--- src/cdf_direction_finding_ctrl.sv ---
// Tone extension controller: tone generation, switching and sampling.
// Assumes radio events are one-cycle pulses and header bytes arrive
// one per strobe from the address event onward.
`timescale 1ns/100ps

module cdf_direction_finding_ctrl (
	// Clock and reset
	input wire logic core_clk,
	input wire logic reset,
	// Mode
	input wire logic [1:0] phy_mode,
	input wire logic direction_mode_select,
	input wire logic tx_mode,
	// Inline configuration
	input wire logic inline_cfg_enable,
	input wire logic info_position_select,
	input wire logic [7:0] header_match_mask,
	input wire logic [7:0] header_match_value,
	input wire logic [1:0] duration_valid_range,
	input wire logic [1:0] rx_spacing_short_slots,
	input wire logic [1:0] rx_spacing_long_slots,
	// Manual configuration
	input wire logic [1:0] first_sample_spacing,
	input wire logic [1:0] second_sample_spacing,
	input wire logic [5:0] manual_length_setting,
	input wire logic switch_spacing_long,
	input wire logic procedure_trigger_select,
	input wire logic [7:0] switch_offset,
	input wire logic [7:0] sample_offset,
	// Radio events and header stream
	input wire logic address_event,
	input wire logic crc_end_event,
	input wire logic header_byte_valid,
	input wire logic [7:0] header_byte,
	// Procedure outputs
	output logic cte_tone_tx,
	output logic antenna_switch,
	output logic iq_sample,
	output logic procedure_active,
	output logic cte_info_found,
	output logic [5:0] cte_length_units,
	output logic [1:0] slot_type
);
	// ==========================================================
	// Decoding helpers
	function automatic logic [5:0] spacing_cycles(input logic [1:0] code);
		spacing_cycles = 6'(cdf_pkg::US_CYCLES >> code);
	endfunction

	function automatic logic [5:0] dur_decode(input logic [7:0] info,
			input logic [1:0] range);
		logic [5:0] raw;
		logic [5:0] max;
		raw = range[1] ? info[5:0] : {1'b0, info[4:0]};
		case (range)
			cdf_pkg::RANGE_STD: max = cdf_pkg::CTE_MAX_UNITS;
			cdf_pkg::RANGE_5BIT: max = cdf_pkg::CTE_RANGE_5BIT;
			default: max = cdf_pkg::CTE_RANGE_6BIT;
		endcase
		if (raw < cdf_pkg::CTE_MIN_UNITS) begin
			dur_decode = cdf_pkg::CTE_MIN_UNITS;
		end else if (raw > max) begin
			dur_decode = max;
		end else begin
			dur_decode = raw;
		end
	endfunction

	// ==========================================================
	// State
	cdf_pkg::cdf_state_e state_reg, state_next;
	logic [3:0] idx_reg, idx_next, pos_reg, pos_next;
	logic match_reg, match_next, expect_reg, expect_next;
	logic found_reg, found_next, started_reg, started_next;
	logic [7:0] info_reg, info_next;
	logic [8:0] cte_us_reg, cte_us_next;
	logic [5:0] len_reg, len_next;
	logic [7:0] sw_wait_reg, sw_wait_next, smp_wait_reg, smp_wait_next;
	logic [1:0] sw_gap_reg, sw_gap_next;
	logic [5:0] smp_cyc_reg, smp_cyc_next;
	logic tone_reg, tone_next, sw_reg, sw_next, smp_reg, smp_next;
	logic df_ok, use_inline, gen_cte, smp_cte, sw_cte, run_ok, trig;
	logic us_tick, hdr_match, slot2, guard, in_ref, slot_odd, cte_tick;
	logic sw_phase, smp_phase, sw_blocked;
	logic [1:0] type_now, slot_spacing;
	logic [8:0] rel_us;

	cdf_us_tick u_tick (
		.core_clk(core_clk),
		.reset(reset),
		.restart(trig),
		.us_tick(us_tick)
	);
	// Extension timeline runs from the end of the CRC whatever the trigger
	cdf_us_tick u_cte_tick (
		.core_clk(core_clk),
		.reset(reset),
		.restart(crc_end_event && state_reg == cdf_pkg::ST_HEADER),
		.us_tick(cte_tick)
	);

	// ==========================================================
	// Mode decode
	always_comb begin
		df_ok = phy_mode == cdf_pkg::PHY_1M ||
			phy_mode == cdf_pkg::PHY_2M;
		gen_cte = tx_mode;
		smp_cte = !tx_mode;
		sw_cte = direction_mode_select ? tx_mode : !tx_mode;
		use_inline = inline_cfg_enable && !tx_mode;
		hdr_match = (header_byte & header_match_mask) ==
			header_match_value;
		type_now = info_reg[7:6];
		sw_blocked = use_inline && found_reg &&
			type_now == cdf_pkg::SLOT_RESERVED;
		run_ok = !use_inline || found_reg;
		trig = procedure_trigger_select ? address_event :
			(crc_end_event && state_reg == cdf_pkg::ST_HEADER);
		slot2 = switch_spacing_long;
		slot_spacing = second_sample_spacing;
		if (use_inline && found_reg) begin
			case (type_now)
				cdf_pkg::SLOT_AOD_1US: begin
					slot2 = 1'b0;
					slot_spacing = rx_spacing_short_slots;
				end
				cdf_pkg::SLOT_AOD_2US: begin
					slot2 = 1'b1;
					slot_spacing = rx_spacing_long_slots;
				end
				default: slot_spacing = second_sample_spacing;
			endcase
		end else if (use_inline) begin
			slot_spacing = switch_spacing_long ? rx_spacing_long_slots :
				rx_spacing_short_slots;
		end
		// Phase within the extension; slots are one length for both kinds
		rel_us = cte_us_reg - 9'(cdf_pkg::GUARD_US + cdf_pkg::REF_US);
		guard = cte_us_reg < 9'(cdf_pkg::GUARD_US);
		in_ref = !guard &&
			cte_us_reg < 9'(cdf_pkg::GUARD_US + cdf_pkg::REF_US);
		slot_odd = slot2 ? rel_us[1] : rel_us[0];
		sw_phase = state_reg == cdf_pkg::ST_CTE &&
			(guard || (!in_ref && !slot_odd));
		smp_phase = state_reg == cdf_pkg::ST_CTE &&
			(in_ref || (!guard && slot_odd));
	end

	// ==========================================================
	// Next state
	always_comb begin
		state_next = state_reg;
		idx_next = idx_reg;
		pos_next = pos_reg;
		match_next = match_reg;
		expect_next = expect_reg;
		found_next = found_reg;
		info_next = info_reg;
		cte_us_next = cte_us_reg;
		len_next = len_reg;
		started_next = started_reg;
		sw_wait_next = sw_wait_reg;
		sw_gap_next = sw_gap_reg;
		smp_wait_next = smp_wait_reg;
		smp_cyc_next = smp_cyc_reg;
		sw_next = 1'b0;
		smp_next = 1'b0;
		case (state_reg)
			cdf_pkg::ST_IDLE: begin
				if (address_event && df_ok) begin
					state_next = cdf_pkg::ST_HEADER;
					idx_next = 4'h0;
					expect_next = 1'b0;
					found_next = 1'b0;
				end
			end
			cdf_pkg::ST_HEADER: begin
				if (header_byte_valid && use_inline) begin
					idx_next = idx_reg + 4'(idx_reg != 4'hF);
					if (idx_reg == 4'h0) begin
						match_next = hdr_match;
						pos_next = info_position_select ? cdf_pkg::DATA_INFO_IDX :
							cdf_pkg::ADV_INFO_IDX;
						if (info_position_select) begin
							expect_next = hdr_match &&
								header_byte[cdf_pkg::DATA_CP_BIT];
						end
					end
					if (!info_position_select &&
							idx_reg == cdf_pkg::ADV_EXTLEN_IDX) begin
						expect_next = match_reg &&
							header_byte[5:0] != 6'h00;
					end
					if (!info_position_select &&
							idx_reg == cdf_pkg::ADV_FLAGS_IDX) begin
						expect_next = expect_reg &&
							header_byte[cdf_pkg::ADV_INFO_FLAG_BIT];
						if (|header_byte[cdf_pkg::ADV_INFO_FLAG_BIT-1:0]) begin
							pos_next = cdf_pkg::ADV_INFO_IDX +
								cdf_pkg::ADV_INFO_SHIFT;
						end
					end
					if (expect_reg && !found_reg && idx_reg == pos_reg &&
							idx_reg > cdf_pkg::ADV_FLAGS_IDX - 4'h2) begin
						found_next = 1'b1;
						info_next = header_byte;
					end
				end
				if (crc_end_event) begin
					cte_us_next = 9'h000;
					len_next = use_inline ?
						dur_decode(info_reg, duration_valid_range) :
						manual_length_setting;
					state_next = (run_ok && df_ok) ? cdf_pkg::ST_CTE :
						cdf_pkg::ST_IDLE;
				end
			end
			cdf_pkg::ST_CTE: begin
				if (cte_tick) begin
					cte_us_next = cte_us_reg + 9'h001;
					if (cte_us_next == {len_reg, 3'b000}) begin
						state_next = cdf_pkg::ST_IDLE;
					end
				end
			end
			default: state_next = cdf_pkg::ST_IDLE;
		endcase
		// Offsets and slot timers run from the trigger
		if (trig) begin
			started_next = 1'b1;
			sw_wait_next = switch_offset;
			sw_gap_next = 2'h0;
			smp_wait_next = sample_offset;
			smp_cyc_next = 6'h00;
		end else if (started_reg) begin
			if (us_tick) begin
				if (sw_wait_reg != 8'h00) begin
					sw_wait_next = sw_wait_reg - 8'h01;
				end else if (sw_gap_reg != 2'h0) begin
					sw_gap_next = sw_gap_reg - 2'h1;
				end else if (sw_phase) begin
					sw_gap_next = slot2 ? cdf_pkg::SW_GAP_LONG :
						cdf_pkg::SW_GAP_SHORT;
					sw_next = sw_cte && !sw_blocked;
				end
				smp_wait_next = smp_wait_reg - 8'(smp_wait_reg != 8'h00);
			end
			// Sample timer runs in cycles so oversampling is possible
			if (smp_wait_reg == 8'h00) begin
				if (smp_cyc_reg != 6'h00) begin
					smp_cyc_next = smp_cyc_reg - 6'h01;
				end else begin
					smp_cyc_next = spacing_cycles(in_ref ?
						first_sample_spacing : slot_spacing) - 6'h01;
					smp_next = smp_phase && smp_cte;
				end
			end
		end
		started_next = started_next && state_next != cdf_pkg::ST_IDLE;
		tone_next = state_next == cdf_pkg::ST_CTE && gen_cte && df_ok;
	end

	always_ff @(posedge core_clk) begin
		if (reset) begin
			state_reg <= cdf_pkg::ST_IDLE;
			idx_reg <= 4'h0;
			pos_reg <= 4'h0;
			match_reg <= 1'b0;
			expect_reg <= 1'b0;
			found_reg <= 1'b0;
			info_reg <= 8'h00;
			cte_us_reg <= 9'h000;
			len_reg <= 6'h00;
			started_reg <= 1'b0;
			sw_wait_reg <= 8'h00;
			sw_gap_reg <= 2'h0;
			smp_wait_reg <= 8'h00;
			smp_cyc_reg <= 6'h00;
			tone_reg <= 1'b0;
			sw_reg <= 1'b0;
			smp_reg <= 1'b0;
		end else begin
			state_reg <= state_next;
			idx_reg <= idx_next;
			pos_reg <= pos_next;
			match_reg <= match_next;
			expect_reg <= expect_next;
			found_reg <= found_next;
			info_reg <= info_next;
			cte_us_reg <= cte_us_next;
			len_reg <= len_next;
			started_reg <= started_next;
			sw_wait_reg <= sw_wait_next;
			sw_gap_reg <= sw_gap_next;
			smp_wait_reg <= smp_wait_next;
			smp_cyc_reg <= smp_cyc_next;
			tone_reg <= tone_next;
			sw_reg <= sw_next;
			smp_reg <= smp_next;
		end
	end

	assign cte_tone_tx = tone_reg;
	assign antenna_switch = sw_reg;
	assign iq_sample = smp_reg;
	assign procedure_active = state_reg == cdf_pkg::ST_CTE;
	assign cte_info_found = found_reg;
	assign cte_length_units = len_reg;
	assign slot_type = info_reg[7:6];
endmodule // cdf_direction_finding_ctrl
★ ★ ★ ★
> _WORK ITEM_: Copy out only the lines above from the one with "state_next = cdf_pkg::ST_HEADER;" to the one with "pos_next = cdf_pkg::ADV_INFO_IDX +", inclusive, exactly as they stand.

> _WORKED SOLUTION_:
					state_next = cdf_pkg::ST_HEADER;
					idx_next = 4'h0;
					expect_next = 1'b0;
					found_next = 1'b0;
				end
			end
			cdf_pkg::ST_HEADER: begin
				if (header_byte_valid && use_inline) begin
					idx_next = idx_reg + 4'(idx_reg != 4'hF);
					if (idx_reg == 4'h0) begin
						match_next = hdr_match;
						pos_next = info_position_select ? cdf_pkg::DATA_INFO_IDX :
							cdf_pkg::ADV_INFO_IDX;
						if (info_position_select) begin
							expect_next = hdr_match &&
								header_byte[cdf_pkg::DATA_CP_BIT];
						end
					end
					if (!info_position_select &&
							idx_reg == cdf_pkg::ADV_EXTLEN_IDX) begin
						expect_next = match_reg &&
							header_byte[5:0] != 6'h00;
					end
					if (!info_position_select &&
							idx_reg == cdf_pkg::ADV_FLAGS_IDX) begin
						expect_next = expect_reg &&
							header_byte[cdf_pkg::ADV_INFO_FLAG_BIT];
						if (|header_byte[cdf_pkg::ADV_INFO_FLAG_BIT-1:0]) begin
							pos_next = cdf_pkg::ADV_INFO_IDX +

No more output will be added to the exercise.